All too often, criminal sentences are based on some kind of gut feeling about what is appropriate. Or worse – they are made harsher for all defendants in response to one horrible, atypical crime. That is in part how the United States came to be home to 25 percent of the world’s prisoners, though our country accounts for only 5 percent of the world’s population.
Recent U.S. Supreme Court rulings, relying heavily on the science behind adolescent development, placed limitations on extremely long sentences for juvenile offenders. These rulings meant that many states, included Connecticut, needed to change their sentencing policies.

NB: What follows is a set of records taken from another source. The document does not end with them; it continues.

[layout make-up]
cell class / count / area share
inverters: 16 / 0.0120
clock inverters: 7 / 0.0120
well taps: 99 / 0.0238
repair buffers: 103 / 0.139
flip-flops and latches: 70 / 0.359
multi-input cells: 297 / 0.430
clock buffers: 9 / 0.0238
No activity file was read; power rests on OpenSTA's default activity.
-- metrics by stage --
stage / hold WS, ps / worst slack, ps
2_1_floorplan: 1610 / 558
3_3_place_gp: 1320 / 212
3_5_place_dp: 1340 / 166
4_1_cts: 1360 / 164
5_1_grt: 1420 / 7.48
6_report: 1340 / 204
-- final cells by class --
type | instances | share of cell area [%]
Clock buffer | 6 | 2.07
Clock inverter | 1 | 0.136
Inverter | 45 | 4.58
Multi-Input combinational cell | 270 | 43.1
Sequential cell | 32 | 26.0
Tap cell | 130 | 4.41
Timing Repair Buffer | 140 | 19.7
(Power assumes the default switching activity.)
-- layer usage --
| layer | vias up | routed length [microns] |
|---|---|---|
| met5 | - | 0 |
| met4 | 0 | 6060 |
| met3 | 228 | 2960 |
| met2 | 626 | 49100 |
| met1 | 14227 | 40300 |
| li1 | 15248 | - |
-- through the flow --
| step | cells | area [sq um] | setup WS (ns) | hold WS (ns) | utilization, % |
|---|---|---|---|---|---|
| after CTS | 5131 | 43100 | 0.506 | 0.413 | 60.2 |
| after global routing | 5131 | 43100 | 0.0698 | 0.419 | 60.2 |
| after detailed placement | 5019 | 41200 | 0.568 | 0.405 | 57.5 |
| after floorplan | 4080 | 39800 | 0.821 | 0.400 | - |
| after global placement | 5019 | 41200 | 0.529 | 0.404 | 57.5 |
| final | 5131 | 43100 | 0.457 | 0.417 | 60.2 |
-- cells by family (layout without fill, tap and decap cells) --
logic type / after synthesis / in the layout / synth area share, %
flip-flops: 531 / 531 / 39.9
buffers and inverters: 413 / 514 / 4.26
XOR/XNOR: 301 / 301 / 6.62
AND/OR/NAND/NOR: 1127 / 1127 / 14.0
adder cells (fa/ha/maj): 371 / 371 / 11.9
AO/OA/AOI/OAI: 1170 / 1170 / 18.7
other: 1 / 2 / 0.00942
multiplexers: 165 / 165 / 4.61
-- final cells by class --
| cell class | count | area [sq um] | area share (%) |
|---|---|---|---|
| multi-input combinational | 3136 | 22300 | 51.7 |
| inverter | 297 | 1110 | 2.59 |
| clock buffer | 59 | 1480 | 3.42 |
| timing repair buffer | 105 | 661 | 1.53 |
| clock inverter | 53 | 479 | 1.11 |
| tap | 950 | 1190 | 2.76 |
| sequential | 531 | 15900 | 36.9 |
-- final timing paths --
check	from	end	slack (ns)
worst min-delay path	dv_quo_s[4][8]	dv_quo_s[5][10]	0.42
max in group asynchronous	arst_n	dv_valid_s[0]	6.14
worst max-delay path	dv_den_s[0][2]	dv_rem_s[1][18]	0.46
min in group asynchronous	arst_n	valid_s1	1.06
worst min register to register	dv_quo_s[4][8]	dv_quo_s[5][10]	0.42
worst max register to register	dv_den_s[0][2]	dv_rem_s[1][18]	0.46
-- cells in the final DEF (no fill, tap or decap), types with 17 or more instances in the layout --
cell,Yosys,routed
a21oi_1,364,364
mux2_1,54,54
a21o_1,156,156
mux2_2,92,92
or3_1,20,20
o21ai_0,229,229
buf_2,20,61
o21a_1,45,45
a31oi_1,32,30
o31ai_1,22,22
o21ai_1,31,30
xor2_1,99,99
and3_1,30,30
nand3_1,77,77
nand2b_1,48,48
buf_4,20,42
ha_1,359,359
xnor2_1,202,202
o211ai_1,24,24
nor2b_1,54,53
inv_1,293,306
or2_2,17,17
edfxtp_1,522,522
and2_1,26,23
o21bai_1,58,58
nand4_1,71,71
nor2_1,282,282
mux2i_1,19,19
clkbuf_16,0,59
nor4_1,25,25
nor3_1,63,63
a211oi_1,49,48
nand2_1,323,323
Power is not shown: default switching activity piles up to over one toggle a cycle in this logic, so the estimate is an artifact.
===== src/hw/rtl/demand_paging_fifo_mmu_macros.svh =====
// assertion macros for the demand paging mmu
`ifndef DEMAND_PAGING_FIFO_MMU_MACROS_SVH
`define DEMAND_PAGING_FIFO_MMU_MACROS_SVH

// same-cycle implication, sampled on clk_i, off while rst_ni is low
`define DPFM_ASSERT_IMP(lbl, ante, cons, msg) \
  lbl: assert property (@(posedge clk_i) disable iff (!rst_ni) (ante) |-> (cons)) \
    else $error(msg);

// next-cycle implication, sampled on clk_i, off while rst_ni is low
`define DPFM_ASSERT_NXT(lbl, ante, cons, msg) \
  lbl: assert property (@(posedge clk_i) disable iff (!rst_ni) (ante) |=> (cons)) \
    else $error(msg);

`endif


===== src/hw/rtl/dpfm_pkg.sv =====
// types and constants of the demand paging mmu
package dpfm_pkg;

  localparam int unsigned PAGE_BYTES    = 8;
  localparam int unsigned NUM_PAGES     = 16;
  localparam int unsigned NUM_FRAMES    = 8;
  localparam int unsigned MAX_PROCESSES = 2;
  localparam int unsigned SWAP_SLOTS    = 32;

  localparam int unsigned OFF_W   = $clog2(PAGE_BYTES);
  localparam int unsigned PAGE_W  = $clog2(NUM_PAGES);
  localparam int unsigned FRAME_W = $clog2(NUM_FRAMES);
  localparam int unsigned PROC_W  = $clog2(MAX_PROCESSES);
  localparam int unsigned SLOT_W  = $clog2(SWAP_SLOTS);
  localparam int unsigned ADDR_W  = 7;
  localparam int unsigned BYTE_W  = 8;
  localparam int unsigned STAT_W  = 3;
  localparam int unsigned LIM_W   = 5;
  localparam int unsigned PCNT_W  = 2;

  localparam int unsigned PE_IDX_W = PROC_W + PAGE_W;
  localparam int unsigned PE_DEPTH = MAX_PROCESSES * NUM_PAGES;

  // free slot search: groups of eight slots
  localparam int unsigned GRP_SIZE = 8;
  localparam int unsigned GRP_W    = $clog2(GRP_SIZE);
  localparam int unsigned NUM_GRP  = SWAP_SLOTS / GRP_SIZE;
  localparam int unsigned GIDX_W   = SLOT_W - GRP_W;

  localparam int unsigned IN_TDATA_W  = 24;
  localparam int unsigned OUT_TDATA_W = 40;
  localparam int unsigned CFG_IDX_W   = 2;
  localparam int unsigned CFG_DATA_W  = 5;

  localparam logic OP_STORE = 1'b1;

  localparam logic [STAT_W-1:0] STAT_HIT      = 3'd0;
  localparam logic [STAT_W-1:0] STAT_EXE      = 3'd1;
  localparam logic [STAT_W-1:0] STAT_ZERO     = 3'd2;
  localparam logic [STAT_W-1:0] STAT_SWAP     = 3'd3;
  localparam logic [STAT_W-1:0] STAT_TEXT_WR  = 3'd4;
  localparam logic [STAT_W-1:0] STAT_UNSTORED = 3'd5;
  localparam logic [STAT_W-1:0] STAT_BAD_PROC = 3'd6;

  localparam logic [CFG_IDX_W-1:0] CFG_PROCESS_COUNT = 2'd0;
  localparam logic [CFG_IDX_W-1:0] CFG_TEXT_LIMIT    = 2'd1;
  localparam logic [CFG_IDX_W-1:0] CFG_DATA_END      = 2'd2;
  localparam logic [CFG_IDX_W-1:0] CFG_BSS_END       = 2'd3;

  typedef enum logic [1:0] {
    S_IDLE,
    S_LOOKUP,
    S_VICTIM
  } state_e;

  // page table word; valid and in-swap flags live in flops
  typedef struct packed {
    logic [SLOT_W-1:0]  slot;
    logic [FRAME_W-1:0] frame;
  } pe_word_t;

  // frame owner word; the occupied flag lives in flops
  typedef struct packed {
    logic [PROC_W-1:0] owner;
    logic [PAGE_W-1:0] page;
    logic              dirty;
  } fo_word_t;

endpackage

The so-called “Second Look” bill passed the state House overwhelmingly last year, but the Senate never voted on it. There is a danger that history will repeat itself this year. In doing nothing, the Senate will be taking a decisive action – whether it likes it or not. It will be tacitly voting for the state to spend millions of dollars on years of litigation as sentences are challenged in court, case by case. Supreme Court rulings do not simply go away.
As a conservative who advocates for a sane and safe reduction in incarceration, I’ve watched many states respond to the dilemma of long juvenile sentences often with far more leniency than is offered by Connecticut’s Second Look Bill, which requires offenders to serve most of their sentences before even qualifying for a parole hearing. The hearing process involves rigorous, objective measures of a person’s rehabilitation. No one is guaranteed release.
I do not pretend to understand Connecticut politics. But I do understand sentencing policy, and this is a sound one. Justice and public safety should always trump politics.
Marc A. Levin is policy director for Right on Crime, a conservative advocacy group in favor of reforming the criminal justice system, and director of the Center for Effective Justice at the Texas Public Policy Foundation in Austin.